Exercise brief:
Write out each line of the entries exactly, starting at the first and finishing with the line that contains "sky130_fd_sc_hd__nand2_1,160".

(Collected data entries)
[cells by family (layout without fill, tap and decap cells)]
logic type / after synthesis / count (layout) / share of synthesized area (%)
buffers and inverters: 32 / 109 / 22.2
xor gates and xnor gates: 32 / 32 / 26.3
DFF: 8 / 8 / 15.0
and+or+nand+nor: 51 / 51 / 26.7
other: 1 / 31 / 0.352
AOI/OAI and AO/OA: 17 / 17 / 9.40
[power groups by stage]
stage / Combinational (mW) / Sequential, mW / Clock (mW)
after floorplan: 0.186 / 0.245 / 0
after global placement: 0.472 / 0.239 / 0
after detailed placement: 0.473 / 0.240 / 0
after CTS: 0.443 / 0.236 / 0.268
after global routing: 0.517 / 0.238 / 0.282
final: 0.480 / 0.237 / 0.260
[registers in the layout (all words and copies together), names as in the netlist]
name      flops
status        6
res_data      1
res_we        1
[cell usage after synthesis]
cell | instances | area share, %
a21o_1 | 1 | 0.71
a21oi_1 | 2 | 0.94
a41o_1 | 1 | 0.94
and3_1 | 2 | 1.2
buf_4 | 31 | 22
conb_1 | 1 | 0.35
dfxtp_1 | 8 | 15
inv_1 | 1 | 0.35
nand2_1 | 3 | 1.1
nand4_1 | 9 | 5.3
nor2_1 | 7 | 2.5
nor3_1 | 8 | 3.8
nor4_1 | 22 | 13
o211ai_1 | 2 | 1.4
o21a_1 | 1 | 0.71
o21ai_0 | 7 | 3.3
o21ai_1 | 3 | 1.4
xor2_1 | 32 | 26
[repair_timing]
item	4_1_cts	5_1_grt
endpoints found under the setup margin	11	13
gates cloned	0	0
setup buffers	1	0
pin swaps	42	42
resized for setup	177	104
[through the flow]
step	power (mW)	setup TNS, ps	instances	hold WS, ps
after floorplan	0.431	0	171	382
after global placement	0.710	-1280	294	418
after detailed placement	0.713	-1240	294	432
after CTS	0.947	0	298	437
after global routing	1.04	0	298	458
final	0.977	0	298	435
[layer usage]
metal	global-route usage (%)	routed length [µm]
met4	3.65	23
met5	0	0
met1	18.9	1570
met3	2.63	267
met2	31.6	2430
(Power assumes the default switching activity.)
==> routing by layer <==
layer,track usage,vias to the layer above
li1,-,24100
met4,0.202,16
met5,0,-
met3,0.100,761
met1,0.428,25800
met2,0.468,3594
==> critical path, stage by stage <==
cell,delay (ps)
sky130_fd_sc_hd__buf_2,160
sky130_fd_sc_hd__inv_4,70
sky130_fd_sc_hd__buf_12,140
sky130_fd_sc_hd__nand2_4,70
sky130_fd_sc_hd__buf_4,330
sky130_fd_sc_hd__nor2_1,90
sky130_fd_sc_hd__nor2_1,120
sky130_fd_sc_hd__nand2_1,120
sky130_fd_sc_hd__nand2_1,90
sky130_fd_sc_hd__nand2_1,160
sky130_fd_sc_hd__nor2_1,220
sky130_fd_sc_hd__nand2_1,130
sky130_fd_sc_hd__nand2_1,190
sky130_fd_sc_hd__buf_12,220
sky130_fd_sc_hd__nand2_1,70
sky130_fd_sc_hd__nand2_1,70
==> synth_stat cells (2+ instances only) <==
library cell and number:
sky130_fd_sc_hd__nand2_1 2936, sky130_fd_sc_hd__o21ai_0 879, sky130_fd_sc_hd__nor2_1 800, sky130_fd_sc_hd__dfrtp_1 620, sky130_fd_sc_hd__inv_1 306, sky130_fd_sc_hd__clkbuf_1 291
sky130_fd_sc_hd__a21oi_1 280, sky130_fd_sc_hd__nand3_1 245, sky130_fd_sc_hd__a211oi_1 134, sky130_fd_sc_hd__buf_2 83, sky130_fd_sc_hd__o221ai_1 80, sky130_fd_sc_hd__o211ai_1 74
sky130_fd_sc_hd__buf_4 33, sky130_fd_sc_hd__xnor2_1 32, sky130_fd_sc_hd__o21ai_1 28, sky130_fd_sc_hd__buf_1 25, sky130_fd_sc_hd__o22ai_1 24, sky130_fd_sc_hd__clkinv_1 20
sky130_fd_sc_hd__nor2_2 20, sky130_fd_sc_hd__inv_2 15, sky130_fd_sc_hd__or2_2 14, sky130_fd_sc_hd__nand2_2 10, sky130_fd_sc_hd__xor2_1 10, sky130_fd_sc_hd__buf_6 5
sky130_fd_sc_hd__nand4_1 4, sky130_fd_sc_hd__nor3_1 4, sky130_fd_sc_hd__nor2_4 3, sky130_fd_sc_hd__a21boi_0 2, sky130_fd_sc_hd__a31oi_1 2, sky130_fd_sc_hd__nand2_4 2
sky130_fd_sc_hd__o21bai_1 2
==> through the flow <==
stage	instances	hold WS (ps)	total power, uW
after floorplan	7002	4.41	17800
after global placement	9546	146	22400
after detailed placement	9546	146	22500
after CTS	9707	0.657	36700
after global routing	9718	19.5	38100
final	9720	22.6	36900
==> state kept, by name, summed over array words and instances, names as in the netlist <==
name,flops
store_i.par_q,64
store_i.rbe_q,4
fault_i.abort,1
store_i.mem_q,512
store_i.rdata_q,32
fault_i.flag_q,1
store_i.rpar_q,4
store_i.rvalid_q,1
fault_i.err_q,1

Result of this exercise:
[cells by family (layout without fill, tap and decap cells)]
logic type / after synthesis / count (layout) / share of synthesized area (%)
buffers and inverters: 32 / 109 / 22.2
xor gates and xnor gates: 32 / 32 / 26.3
DFF: 8 / 8 / 15.0
and+or+nand+nor: 51 / 51 / 26.7
other: 1 / 31 / 0.352
AOI/OAI and AO/OA: 17 / 17 / 9.40
[power groups by stage]
stage / Combinational (mW) / Sequential, mW / Clock (mW)
after floorplan: 0.186 / 0.245 / 0
after global placement: 0.472 / 0.239 / 0
after detailed placement: 0.473 / 0.240 / 0
after CTS: 0.443 / 0.236 / 0.268
after global routing: 0.517 / 0.238 / 0.282
final: 0.480 / 0.237 / 0.260
[registers in the layout (all words and copies together), names as in the netlist]
name      flops
status        6
res_data      1
res_we        1
[cell usage after synthesis]
cell | instances | area share, %
a21o_1 | 1 | 0.71
a21oi_1 | 2 | 0.94
a41o_1 | 1 | 0.94
and3_1 | 2 | 1.2
buf_4 | 31 | 22
conb_1 | 1 | 0.35
dfxtp_1 | 8 | 15
inv_1 | 1 | 0.35
nand2_1 | 3 | 1.1
nand4_1 | 9 | 5.3
nor2_1 | 7 | 2.5
nor3_1 | 8 | 3.8
nor4_1 | 22 | 13
o211ai_1 | 2 | 1.4
o21a_1 | 1 | 0.71
o21ai_0 | 7 | 3.3
o21ai_1 | 3 | 1.4
xor2_1 | 32 | 26
[repair_timing]
item	4_1_cts	5_1_grt
endpoints found under the setup margin	11	13
gates cloned	0	0
setup buffers	1	0
pin swaps	42	42
resized for setup	177	104
[through the flow]
step	power (mW)	setup TNS, ps	instances	hold WS, ps
after floorplan	0.431	0	171	382
after global placement	0.710	-1280	294	418
after detailed placement	0.713	-1240	294	432
after CTS	0.947	0	298	437
after global routing	1.04	0	298	458
final	0.977	0	298	435
[layer usage]
metal	global-route usage (%)	routed length [µm]
met4	3.65	23
met5	0	0
met1	18.9	1570
met3	2.63	267
met2	31.6	2430
(Power assumes the default switching activity.)
==> routing by layer <==
layer,track usage,vias to the layer above
li1,-,24100
met4,0.202,16
met5,0,-
met3,0.100,761
met1,0.428,25800
met2,0.468,3594
==> critical path, stage by stage <==
cell,delay (ps)
sky130_fd_sc_hd__buf_2,160
sky130_fd_sc_hd__inv_4,70
sky130_fd_sc_hd__buf_12,140
sky130_fd_sc_hd__nand2_4,70
sky130_fd_sc_hd__buf_4,330
sky130_fd_sc_hd__nor2_1,90
sky130_fd_sc_hd__nor2_1,120
sky130_fd_sc_hd__nand2_1,120
sky130_fd_sc_hd__nand2_1,90
sky130_fd_sc_hd__nand2_1,160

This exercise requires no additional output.